Proposed Investment in KPS Special Situations Fund IV, L.P.

Memorandum to: State Investment Council
From: Timothy Walsh, Director
Subject: Proposed Investment in KPS Special Situations Fund IV, L.P.

The New Jersey Division of Investment (“Division”) is proposing an investment of $200 million in KPS Special Situations Fund IV, L.P. This memorandum is presented to the State Investment Council (the “Council”) pursuant to N.J.A.C. 17:16-69.9.

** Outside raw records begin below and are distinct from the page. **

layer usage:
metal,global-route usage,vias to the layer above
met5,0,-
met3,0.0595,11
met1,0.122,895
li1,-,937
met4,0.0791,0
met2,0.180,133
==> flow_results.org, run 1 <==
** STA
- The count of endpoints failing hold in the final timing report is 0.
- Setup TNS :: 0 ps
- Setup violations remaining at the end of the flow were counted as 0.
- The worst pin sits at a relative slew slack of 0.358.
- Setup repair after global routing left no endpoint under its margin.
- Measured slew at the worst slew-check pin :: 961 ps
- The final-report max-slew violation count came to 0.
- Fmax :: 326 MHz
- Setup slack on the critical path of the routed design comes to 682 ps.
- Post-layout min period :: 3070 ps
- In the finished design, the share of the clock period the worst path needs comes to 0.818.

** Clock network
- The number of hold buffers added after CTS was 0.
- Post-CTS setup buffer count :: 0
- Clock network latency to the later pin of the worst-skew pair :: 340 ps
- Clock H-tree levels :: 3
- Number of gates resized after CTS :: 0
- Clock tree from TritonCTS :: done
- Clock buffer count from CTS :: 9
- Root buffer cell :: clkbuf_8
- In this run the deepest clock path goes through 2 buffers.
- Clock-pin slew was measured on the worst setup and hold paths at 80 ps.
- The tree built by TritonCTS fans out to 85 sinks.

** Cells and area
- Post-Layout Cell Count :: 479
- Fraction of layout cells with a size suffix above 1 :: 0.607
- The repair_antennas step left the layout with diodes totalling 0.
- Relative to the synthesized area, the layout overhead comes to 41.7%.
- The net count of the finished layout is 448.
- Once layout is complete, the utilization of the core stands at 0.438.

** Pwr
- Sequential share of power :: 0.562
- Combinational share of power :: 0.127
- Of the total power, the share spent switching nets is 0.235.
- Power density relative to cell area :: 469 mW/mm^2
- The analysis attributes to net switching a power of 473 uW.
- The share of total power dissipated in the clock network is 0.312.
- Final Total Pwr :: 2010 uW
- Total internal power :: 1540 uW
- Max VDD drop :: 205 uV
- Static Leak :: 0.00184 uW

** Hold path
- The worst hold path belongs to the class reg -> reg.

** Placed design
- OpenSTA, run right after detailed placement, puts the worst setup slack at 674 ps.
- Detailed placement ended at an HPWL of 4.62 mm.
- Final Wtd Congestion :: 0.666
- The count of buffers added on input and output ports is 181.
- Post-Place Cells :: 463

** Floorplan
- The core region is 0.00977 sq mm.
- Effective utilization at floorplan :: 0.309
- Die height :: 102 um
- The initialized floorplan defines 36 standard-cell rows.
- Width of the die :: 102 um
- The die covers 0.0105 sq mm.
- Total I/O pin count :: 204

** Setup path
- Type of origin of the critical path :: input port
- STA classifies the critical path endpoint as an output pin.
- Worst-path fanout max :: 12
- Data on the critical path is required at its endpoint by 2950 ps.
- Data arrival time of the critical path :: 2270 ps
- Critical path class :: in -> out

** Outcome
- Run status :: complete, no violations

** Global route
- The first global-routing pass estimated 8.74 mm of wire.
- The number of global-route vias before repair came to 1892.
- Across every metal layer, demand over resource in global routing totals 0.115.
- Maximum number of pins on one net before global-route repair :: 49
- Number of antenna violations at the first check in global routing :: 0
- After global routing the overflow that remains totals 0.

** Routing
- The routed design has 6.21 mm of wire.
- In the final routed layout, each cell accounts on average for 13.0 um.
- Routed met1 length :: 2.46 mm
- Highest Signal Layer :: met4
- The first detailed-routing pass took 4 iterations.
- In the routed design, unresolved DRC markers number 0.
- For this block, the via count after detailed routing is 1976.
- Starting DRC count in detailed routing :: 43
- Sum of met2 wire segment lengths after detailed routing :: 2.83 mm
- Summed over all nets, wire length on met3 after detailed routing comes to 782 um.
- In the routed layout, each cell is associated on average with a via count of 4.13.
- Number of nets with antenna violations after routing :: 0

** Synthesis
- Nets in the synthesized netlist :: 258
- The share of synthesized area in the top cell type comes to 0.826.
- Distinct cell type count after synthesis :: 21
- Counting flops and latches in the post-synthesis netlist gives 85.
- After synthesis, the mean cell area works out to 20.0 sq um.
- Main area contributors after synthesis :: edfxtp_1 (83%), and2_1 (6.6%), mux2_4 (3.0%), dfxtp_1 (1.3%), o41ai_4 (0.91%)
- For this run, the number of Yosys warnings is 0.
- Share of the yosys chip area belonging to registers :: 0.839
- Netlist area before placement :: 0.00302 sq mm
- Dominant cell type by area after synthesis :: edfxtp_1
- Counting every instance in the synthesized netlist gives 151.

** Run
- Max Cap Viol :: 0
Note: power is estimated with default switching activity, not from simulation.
===== src/mandel_pkg.sv =====
package mandel_pkg;

	// Signed 4.23 fixed point
	typedef logic signed [26:0] fixed_t;

	// Packed as rrr_ggg_bb
	typedef logic [7:0] color_t;

	// Wide enough for 640 by 480
	localparam int MAX_ADDR_W = 19;

	// One frame buffer write
	typedef struct packed {
		logic                  we;
		logic [MAX_ADDR_W-1:0] addr;
		color_t                color;
	} pixel_write_t;

	// Point c of the recurrence
	typedef struct packed {
		fixed_t c_r;
		fixed_t c_i;
	} coord_t;

	// Video port, sync levels active low
	typedef struct packed {
		logic       hsync;
		logic       vsync;
		logic       blank_n;
		logic [7:0] red;
		logic [7:0] green;
		logic [7:0] blue;
	} vga_out_t;

	typedef enum logic [1:0] {
		ITER_IDLE,
		ITER_CALC,
		ITER_DONE
	} iter_state_t;

	typedef enum logic {
		WALK_CALC,
		WALK_DONE
	} walk_state_t;

	// Shared by line and frame machines
	typedef enum logic [1:0] {
		SCAN_ACTIVE,
		SCAN_FRONT,
		SCAN_PULSE,
		SCAN_BACK
	} scan_state_t;

	// Threshold palette, first band reached wins
	function automatic color_t palette(input int unsigned count, input int unsigned limit);
		color_t c;
		if (count >= limit)
			c = 8'b000_000_00;
		else if (count >= (limit >> 1))
			c = 8'b011_001_00;
		else if (count >= (limit >> 2))
			c = 8'b011_001_00;
		else if (count >= (limit >> 3))
			c = 8'b101_010_01;
		else if (count >= (limit >> 4))
			c = 8'b011_001_01;
		else if (count >= (limit >> 5))
			c = 8'b001_001_01;
		else if (count >= (limit >> 6))
			c = 8'b011_010_10;
		else
			// Last bands all share one colour
			c = 8'b010_100_10;
		return c;
	endfunction

endpackage
File: src/design/drp_pkg.sv
package drp_pkg;

    ////////////////////////////////////////
    // port count and bus widths
    ////////////////////////////////////////

    localparam int NUM_SI   = 3;                  // slave ports, 0 has top priority
    localparam int ADDR_W   = 12;                 // DRP address width
    localparam int DATA_W   = 16;                 // DRP data width
    localparam int SI_IDX_W = 2;                  // wide enough for NUM_SI

    ////////////////////////////////////////
    // vector types
    ////////////////////////////////////////

    // register address on the DRP bus
    typedef logic [ADDR_W-1:0] drp_addr_t;

    // one DRP data word, read or write
    typedef logic [DATA_W-1:0] drp_data_t;

    // index of a slave port
    typedef logic [SI_IDX_W-1:0] si_idx_t;

    ////////////////////////////////////////
    // arbiter FSM
    ////////////////////////////////////////

    // IDLE  -> pick lowest pending port
    // ISSUE -> drive the master port for one cycle
    // WAIT  -> hold until target ready
    typedef enum logic [1:0] {
        ARB_IDLE  = 2'd0,
        ARB_ISSUE = 2'd1,
        ARB_WAIT  = 2'd2
    } arb_state_t;

endpackage
===== src/rtl/mac_rx_pkg.sv =====
`default_nettype none

package mac_rx_pkg;

    // frame layout on the GMII lane
    localparam int PREAMBLE_BYTES = 7;
    localparam logic [7:0] PREAMBLE_VAL = 8'h55;
    localparam logic [7:0] SFD_VAL = 8'hD5;
    localparam int HEADER_BYTES = 14; // dest mac, src mac, ethertype
    localparam int FCS_BYTES = 4;

    // IEEE 802.3 polynomial, bit reversed
    localparam logic [31:0] CRC_POLY = 32'hEDB8_8320;

    typedef enum logic [2:0] {
        IDLE     = 3'd0,
        PREAMBLE = 3'd1,
        SFD      = 3'd2,
        HEADER   = 3'd3,
        DATA     = 3'd4,
        FCS      = 3'd5,
        CHECK    = 3'd6
    } rx_state_e;

    // apb word addresses
    typedef enum logic [3:0] {
        CTRL        = 4'd0, // bit 0 dest check enable
        MAC_LO      = 4'd1, // local mac [31:0]
        MAC_HI      = 4'd2, // local mac [47:32]
        PAYLOAD_LEN = 4'd3,
        CNT_OK      = 4'd4, // read only
        CNT_CRC     = 4'd5, // read only
        CNT_DROP    = 4'd6, // read only
        STATUS      = 4'd7  // bit 0 sticky overflow, write 1 clears
    } reg_addr_e;

endpackage

`default_nettype wire

===== src/rtl/mac_rx_top.sv =====
`timescale 1ns/10ps
`default_nettype none

module mac_rx_top #(
    parameter int PAYLOAD_WIDTH   = 11,
    parameter int FIFO_DEPTH_LOG2 = 6
) (
    input  logic        clk_i,
    input  logic        rst_i,

    input  logic [7:0]  rx_d_i,
    input  logic        rx_dv_i,

    input  logic        psel_i,
    input  logic        penable_i,
    input  logic        pwrite_i,
    input  logic [3:0]  paddr_i,
    input  logic [31:0] pwdata_i,
    output logic [31:0] prdata_o,
    output logic        pready_o,
    output logic        pslverr_o,

    output logic [7:0]  m_tdata_o,
    output logic        m_tlast_o,
    output logic        m_tvalid_o,
    input  logic        m_tready_i
);

    logic                     check_dest;
    logic [47:0]              local_mac;
    logic [PAYLOAD_WIDTH-1:0] payload_len;
    logic                     wr_en;
    logic [7:0]               wr_data;
    logic                     wr_last;
    logic                     overflow;
    logic                     frame_ok;
    logic                     frame_crc_err;
    logic                     frame_drop;

    mac_rx_parser #(
        .PAYLOAD_WIDTH(PAYLOAD_WIDTH)
    ) u_mac_rx_parser (
        .clk_i          (clk_i),
        .rst_i          (rst_i),
        .rx_d_i         (rx_d_i),
        .rx_dv_i        (rx_dv_i),
        .check_dest_i   (check_dest),
        .local_mac_i    (local_mac),
        .payload_len_i  (payload_len),
        .wr_en_o        (wr_en),
        .wr_data_o      (wr_data),
        .wr_last_o      (wr_last),
        .frame_ok_o     (frame_ok),
        .frame_crc_err_o(frame_crc_err),
        .frame_drop_o   (frame_drop)
    );

    rx_stream_fifo #(
        .FIFO_DEPTH_LOG2(FIFO_DEPTH_LOG2)
    ) u_rx_stream_fifo (
        .clk_i     (clk_i),
        .rst_i     (rst_i),
        .wr_en_i   (wr_en),
        .wr_data_i (wr_data),
        .wr_last_i (wr_last),
        .overflow_o(overflow),
        .m_tdata_o (m_tdata_o),
        .m_tlast_o (m_tlast_o),
        .m_tvalid_o(m_tvalid_o),
        .m_tready_i(m_tready_i)
    );

    mac_rx_regs #(
        .PAYLOAD_WIDTH(PAYLOAD_WIDTH)
    ) u_mac_rx_regs (
        .clk_i          (clk_i),
        .rst_i          (rst_i),
        .psel_i         (psel_i),
        .penable_i      (penable_i),
        .pwrite_i       (pwrite_i),
        .paddr_i        (paddr_i),
        .pwdata_i       (pwdata_i),
        .prdata_o       (prdata_o),
        .pready_o       (pready_o),
        .pslverr_o      (pslverr_o),
        .frame_ok_i     (frame_ok),
        .frame_crc_err_i(frame_crc_err),
        .frame_drop_i   (frame_drop),
        .overflow_i     (overflow),
        .check_dest_o   (check_dest),
        .local_mac_o    (local_mac),
        .payload_len_o  (payload_len)
    );

endmodule

`default_nettype wire


===== src/rtl/mac_rx_regs.sv =====
`timescale 1ns/10ps
`default_nettype none

module mac_rx_regs
    import mac_rx_pkg::*;
#(
    parameter int PAYLOAD_WIDTH = 11
) (
    input  logic                     clk_i,
    input  logic                     rst_i,

    input  logic                     psel_i,
    input  logic                     penable_i,
    input  logic                     pwrite_i,
    input  logic [3:0]               paddr_i,
    input  logic [31:0]              pwdata_i,
    output logic [31:0]              prdata_o,
    output logic                     pready_o,
    output logic                     pslverr_o,

    input  logic                     frame_ok_i,
    input  logic                     frame_crc_err_i,
    input  logic                     frame_drop_i,
    input  logic                     overflow_i,

    output logic                     check_dest_o,
    output logic [47:0]              local_mac_o,
    output logic [PAYLOAD_WIDTH-1:0] payload_len_o
);

    localparam logic [PAYLOAD_WIDTH-1:0] LEN_DEFAULT = PAYLOAD_WIDTH'(46); // min payload

    function automatic logic [31:0] sat_inc(input logic [31:0] v);
        return (v == 32'hFFFF_FFFF) ? v : v + 32'd1;
    endfunction

    reg_addr_e   addr;
    logic        access;
    logic        wr;
    logic        ovf_flag;
    logic [31:0] cnt_ok;
    logic [31:0] cnt_crc;
    logic [31:0] cnt_drop;

    assign addr      = reg_addr_e'(paddr_i);
    assign access    = psel_i && penable_i;
    assign pready_o  = 1'b1;
    assign pslverr_o = access && ((paddr_i > 4'd7) ||
                       (pwrite_i && (addr == CNT_OK || addr == CNT_CRC || addr == CNT_DROP)));
    assign wr        = access && pwrite_i && !pslverr_o;

    always_ff @(posedge clk_i) begin
        if (rst_i) begin
            check_dest_o  <= 1'b0;
            local_mac_o   <= '0;
            payload_len_o <= LEN_DEFAULT;
            ovf_flag      <= 1'b0;
            cnt_ok        <= '0;
            cnt_crc       <= '0;
            cnt_drop      <= '0;
        end else begin
            if (wr) begin
                case (addr)
                    CTRL:        check_dest_o <= pwdata_i[0];
                    MAC_LO:      local_mac_o[31:0] <= pwdata_i;
                    MAC_HI:      local_mac_o[47:32] <= pwdata_i[15:0];
                    PAYLOAD_LEN: payload_len_o <= pwdata_i[PAYLOAD_WIDTH-1:0];
                    STATUS:      if (pwdata_i[0]) ovf_flag <= 1'b0;
                    default:     ;
                endcase
            end
            if (overflow_i) begin
                ovf_flag <= 1'b1; // new overflow wins over clear
            end
            if (frame_ok_i) cnt_ok <= sat_inc(cnt_ok);
            if (frame_crc_err_i) cnt_crc <= sat_inc(cnt_crc);
            if (frame_drop_i) cnt_drop <= sat_inc(cnt_drop);
        end
    end

    always_comb begin
        case (addr)
            CTRL:        prdata_o = {31'd0, check_dest_o};
            MAC_LO:      prdata_o = local_mac_o[31:0];
            MAC_HI:      prdata_o = {16'd0, local_mac_o[47:32]};
            PAYLOAD_LEN: prdata_o = 32'(payload_len_o);
            CNT_OK:      prdata_o = cnt_ok;
            CNT_CRC:     prdata_o = cnt_crc;
            CNT_DROP:    prdata_o = cnt_drop;
            STATUS:      prdata_o = {31'd0, ovf_flag};
            default:     prdata_o = 32'd0;
        endcase
    end

endmodule

`default_nettype wire


===== src/rtl/rx_stream_fifo.sv =====
`timescale 1ns/10ps
`default_nettype none

module rx_stream_fifo #(
    parameter int FIFO_DEPTH_LOG2 = 6
) (
    input  logic       clk_i,
    input  logic       rst_i,

    input  logic       wr_en_i,
    input  logic [7:0] wr_data_i,
    input  logic       wr_last_i,
    output logic       overflow_o,

    output logic [7:0] m_tdata_o,
    output logic       m_tlast_o,
    output logic       m_tvalid_o,
    input  logic       m_tready_i
);

    localparam int DEPTH = 1 << FIFO_DEPTH_LOG2;
    localparam int AW = FIFO_DEPTH_LOG2;

    logic [8:0]  mem [DEPTH]; // {last, data}
    logic [AW:0] wr_ptr;
    logic [AW:0] rd_ptr;
    logic        full;
    logic        empty;
    logic        do_wr;
    logic        do_rd;

    assign empty = (wr_ptr == rd_ptr);
    assign full  = (wr_ptr[AW] != rd_ptr[AW]) && (wr_ptr[AW-1:0] == rd_ptr[AW-1:0]);
    assign do_wr = wr_en_i && !full;
    assign do_rd = m_tvalid_o && m_tready_i;

    always_ff @(posedge clk_i) begin
        if (do_wr) begin
            mem[wr_ptr[AW-1:0]] <= {wr_last_i, wr_data_i};
        end
    end

    always_ff @(posedge clk_i) begin
        if (rst_i) begin
            wr_ptr     <= '0;
            rd_ptr     <= '0;
            overflow_o <= 1'b0;
        end else begin
            if (do_wr) begin
                wr_ptr <= wr_ptr + 1'b1;
            end
            if (do_rd) begin
                rd_ptr <= rd_ptr + 1'b1;
            end
            overflow_o <= wr_en_i && full; // write dropped
        end
    end

    // show-ahead, head word sits on the output
    assign {m_tlast_o, m_tdata_o} = mem[rd_ptr[AW-1:0]];
    assign m_tvalid_o = !empty;

endmodule

`default_nettype wire


===== src/rtl/mac_rx_parser.sv =====
`timescale 1ns/10ps
`default_nettype none

module mac_rx_parser
    import mac_rx_pkg::*;
#(
    parameter int PAYLOAD_WIDTH = 11
) (
    input  logic                     clk_i,
    input  logic                     rst_i,

    input  logic [7:0]               rx_d_i,
    input  logic                     rx_dv_i,

    input  logic                     check_dest_i,
    input  logic [47:0]              local_mac_i,
    input  logic [PAYLOAD_WIDTH-1:0] payload_len_i,

    output logic                     wr_en_o,
    output logic [7:0]               wr_data_o,
    output logic                     wr_last_o,

    output logic                     frame_ok_o,
    output logic                     frame_crc_err_o,
    output logic                     frame_drop_o
);

    localparam int DEST_BYTES = 6;

    localparam logic [PAYLOAD_WIDTH-1:0] PRE_LAST  = PAYLOAD_WIDTH'(PREAMBLE_BYTES - 1);
    localparam logic [PAYLOAD_WIDTH-1:0] HDR_LAST  = PAYLOAD_WIDTH'(HEADER_BYTES - 1);
    localparam logic [PAYLOAD_WIDTH-1:0] FCS_LAST  = PAYLOAD_WIDTH'(FCS_BYTES - 1);
    localparam logic [PAYLOAD_WIDTH-1:0] DEST_CNT  = PAYLOAD_WIDTH'(DEST_BYTES);

    logic [2:0][7:0] rxd_z;
    logic [2:0]      rxdv_z;

    always_ff @(posedge clk_i) begin
        rxd_z <= {rxd_z[1:0], rx_d_i};
        if (rst_i) begin
            rxdv_z <= '0;
        end else begin
            rxdv_z <= {rxdv_z[1:0], rx_dv_i};
        end
    end

    logic dv_rise;
    assign dv_rise = rxdv_z[1] && !rxdv_z[2];

    rx_state_e state, next_state;

    logic [PAYLOAD_WIDTH-1:0]  state_cnt;
    logic [PAYLOAD_WIDTH-1:0]  len_last;
    logic [PREAMBLE_BYTES*8-1:0] preamble_buf;
    logic [7:0]                sfd_buf;
    logic [47:0]               dest_mac;
    logic [31:0]               fcs_buf;
    logic [31:0]               crc;
    logic [31:0]               crc_val;
    logic                      accept_q;
    logic                      bad_sync;
    logic                      abort;

    assign len_last = payload_len_i - 1'b1;
    assign bad_sync = ({preamble_buf, sfd_buf} != {{PREAMBLE_BYTES{PREAMBLE_VAL}}, SFD_VAL});

    always_comb begin
        next_state = state;
        abort      = 1'b0;
        case (state)
            IDLE: begin
                if (dv_rise) begin
                    next_state = PREAMBLE;
                end
            end
            PREAMBLE: begin
                if (!rxdv_z[2]) begin
                    abort = 1'b1;
                end else if (state_cnt == PRE_LAST) begin
                    next_state = SFD;
                end
            end
            SFD: begin
                if (!rxdv_z[2]) begin
                    abort = 1'b1;
                end else begin
                    next_state = HEADER;
                end
            end
            HEADER: begin
                if (!rxdv_z[2] || bad_sync) begin // sync bytes are complete here
                    abort = 1'b1;
                end else if (state_cnt == HDR_LAST) begin
                    next_state = DATA;
                end
            end
            DATA: begin
                if (!rxdv_z[2]) begin
                    abort = 1'b1;
                end else if (state_cnt == len_last) begin
                    next_state = FCS;
                end
            end
            FCS: begin
                if (state_cnt == FCS_LAST) begin
                    next_state = CHECK;
                end
            end
            CHECK: begin
                next_state = IDLE;
            end
            default: begin
                next_state = IDLE;
            end
        endcase
        if (abort) begin
            next_state = IDLE;
        end
    end

    always_ff @(posedge clk_i) begin
        if (rst_i) begin
            state     <= IDLE;
            state_cnt <= '0;
        end else begin
            state <= next_state;
            if (next_state != state || state == IDLE) begin
                state_cnt <= '0;
            end else begin
                state_cnt <= state_cnt + 1'b1;
            end
        end
    end

    crc32_engine u_crc32_engine (
        .clk_i  (clk_i),
        .rst_i  (rst_i),
        .clear_i(state == IDLE),
        .en_i   ((state == HEADER) || (state == DATA)),
        .data_i (rxd_z[2]),
        .crc_o  (crc)
    );

    // byte buffers
    always_ff @(posedge clk_i) begin
        if (state == PREAMBLE) begin
            preamble_buf <= {preamble_buf[PREAMBLE_BYTES*8-9:0], rxd_z[2]};
        end
        if (state == SFD) begin
            sfd_buf <= rxd_z[2];
        end
        if (state == HEADER && state_cnt < DEST_CNT) begin
            dest_mac <= {dest_mac[39:0], rxd_z[2]}; // first wire byte ends up at [47:40]
        end
        if (state == FCS) begin
            fcs_buf <= {rxd_z[2], fcs_buf[31:8]}; // little endian
        end
        if (state == FCS && state_cnt == '0) begin
            crc_val <= crc; // engine idle from here on
        end
        wr_data_o <= rxd_z[2];
        wr_last_o <= (state == DATA) && (state_cnt == len_last);
    end

    always_ff @(posedge clk_i) begin
        if (rst_i) begin
            accept_q        <= 1'b0;
            wr_en_o         <= 1'b0;
            frame_ok_o      <= 1'b0;
            frame_crc_err_o <= 1'b0;
            frame_drop_o    <= 1'b0;
        end else begin
            if (state == HEADER && state_cnt == HDR_LAST) begin
                accept_q <= !check_dest_i || (dest_mac == local_mac_i);
            end
            wr_en_o         <= (state == DATA) && accept_q && !abort;
            frame_ok_o      <= (state == CHECK) && accept_q && (crc_val == fcs_buf);
            frame_crc_err_o <= (state == CHECK) && accept_q && (crc_val != fcs_buf);
            frame_drop_o    <= abort || ((state == CHECK) && !accept_q);
        end
    end

endmodule

`default_nettype wire


===== src/rtl/crc32_engine.sv =====
`timescale 1ns/10ps
`default_nettype none

module crc32_engine
    import mac_rx_pkg::*;
(
    input  logic        clk_i,
    input  logic        rst_i,
    input  logic        clear_i,
    input  logic        en_i,
    input  logic [7:0]  data_i,
    output logic [31:0] crc_o
);

    logic [31:0] crc_q;
    logic [31:0] crc_next;

    // one byte, lsb first
    always_comb begin
        crc_next = crc_q;
        for (int i = 0; i < 8; i++) begin
            if (crc_next[0] ^ data_i[i]) begin
                crc_next = (crc_next >> 1) ^ CRC_POLY;
            end else begin
                crc_next = crc_next >> 1;
            end
        end
    end

    always_ff @(posedge clk_i) begin
        if (rst_i || clear_i) begin
            crc_q <= '1;
        end else if (en_i) begin
            crc_q <= crc_next;
        end
    end

    assign crc_o = ~crc_q;

endmodule

`default_nettype wire
`config.mk`:
```
export PLATFORM = sky130hd
export DESIGN_NAME = mac_mgmt_top
export DESIGN_NICKNAME = d
export VERILOG_FILES = /design/src/source/mgmt_regs_pkg.sv /design/src/source/mdio_pkg.sv /design/src/source/axil_port.sv /design/src/source/mgmt_regs.sv /design/src/source/mdio_master.sv /design/src/source/mac_mgmt_top.sv
export SDC_FILE = /design/constraint.sdc
export NUM_CORES = 1
export LEC_CHECK = 0
export BUFFER_PORTS_ARGS = -buffer_cell sky130_fd_sc_hd__buf_2
export CAP_MARGIN = 10
export CORE_UTILIZATION = 58
export CTS_CLUSTER_SIZE = 20
export DETAILED_ROUTE_END_ITERATION = 12
export PLACE_DENSITY = 0.86
export SLEW_MARGIN = 20
export SYNTH_ARGS = -nofsm -noshare
export SYNTH_HDL_FRONTEND = slang
export SYNTH_HIERARCHICAL = 1
export SYNTH_SLANG_ARGS = --single-unit
```
`constraint.sdc`:
```
create_clock -name clock -period 2.6 [get_ports clock]
set_clock_uncertainty 0.1 [all_clocks]
set_input_delay 0.26 -clock clock [delete_from_list [all_inputs] [get_ports clock]]
set_output_delay 0.26 -clock clock [all_outputs]
set_load 0.03 [all_outputs]
```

The Division is recommending this investment based on the following factors:

  • Opportunity to expand relationship with top quartile manager: The Division committed to KPS Special Situations Fund III, LP ($25 million), in the spring of 2007. The fund has produced top-quartile performance, with a 1.70x multiple and a 21.7% Net IRR. KPS’s previous two funds also have produced top quartile performance. KPS IV is significantly over-subscribed, however, the Division was able to secure a meaningful allocation.
  • Unique Fee Structure: Limited Partners investing in KPS IV were given the choice between two fee alternatives: 1.75% management fee, 25% carry (the same terms as the previous fund) or 1% management fee, 30% carry. After discussion with several advisors and reviewing several different models, the Division has chosen 1% and 30% for two reasons: (1) From a risk/reward perspective the amount of management fees saved outweighs the potential increased carry paid in even the best return scenarios; (2) Higher carry dollars further incentivize the manager to perform to the best of their ability and not to become as dependent on management fees. It should be noted that KPS believes that most LPs will be choosing the 1%/30% option which in essence means that KPS is losing a substantial amount of money in management fees but further aligning themselves with their LPs.
  • Experienced and Disciplined Investment Team: The Fund will be managed by the same senior team and will employ the same investment strategy as the Firm’s prior funds. The Fund’s investment activities will be led by Michael G. Psaros, David P. Shapiro, Raquel V. Palmer and Jay Bernstein, who lead a team of very experienced and talented professionals. There is complete stability and continuity of the KPS senior investment team: Messrs. Psaros and Shapiro, who co-founded the Firm, have worked together as a team for over 21 years, with Ms. Palmer for over 18 years, and with Mr. Bernstein for over 13 years. The KPS Partners have worked together as a team on every KPS investment and through numerous economic and business cycles.
  • Proven & successful value-add investment strategy: KPS acts as a catalyst for change in portfolio companies. From the creation of the turnaround plan through its execution, KPS plays a very active role with its portfolio companies on a real-time basis, acting as a crucial advisor and adjunct to its management teams. Once a portfolio company has achieved stability and profitability, KPS then works with management to grow the business, both organically and through strategic acquisitions. Finally, KPS plays a critical role in financings, recapitalizations and actively drives the exit process. KPS’ focus on fundamentally improving companies have enabled them to increase the aggregate EBITDA of Fund II and Fund III/Fund IIIS portfolio companies by approximately 4.6x and 4.1x, respectively.
  • Unique approach to Portfolio Company Employee Relationships: KPS has worked constructively with most of the major industrial and service unions in the United States and Canada, and increasingly in Western Europe. KPS expects that many of their investments will involve meaningful participation from a company’s employees in the restructuring and turnaround process. Central to this approach is the creation of participatory, communicative and empowered corporate cultures that encourage employee input and involvement in all levels of decision-making. The approach has resulted in the successful turnaround of numerous companies.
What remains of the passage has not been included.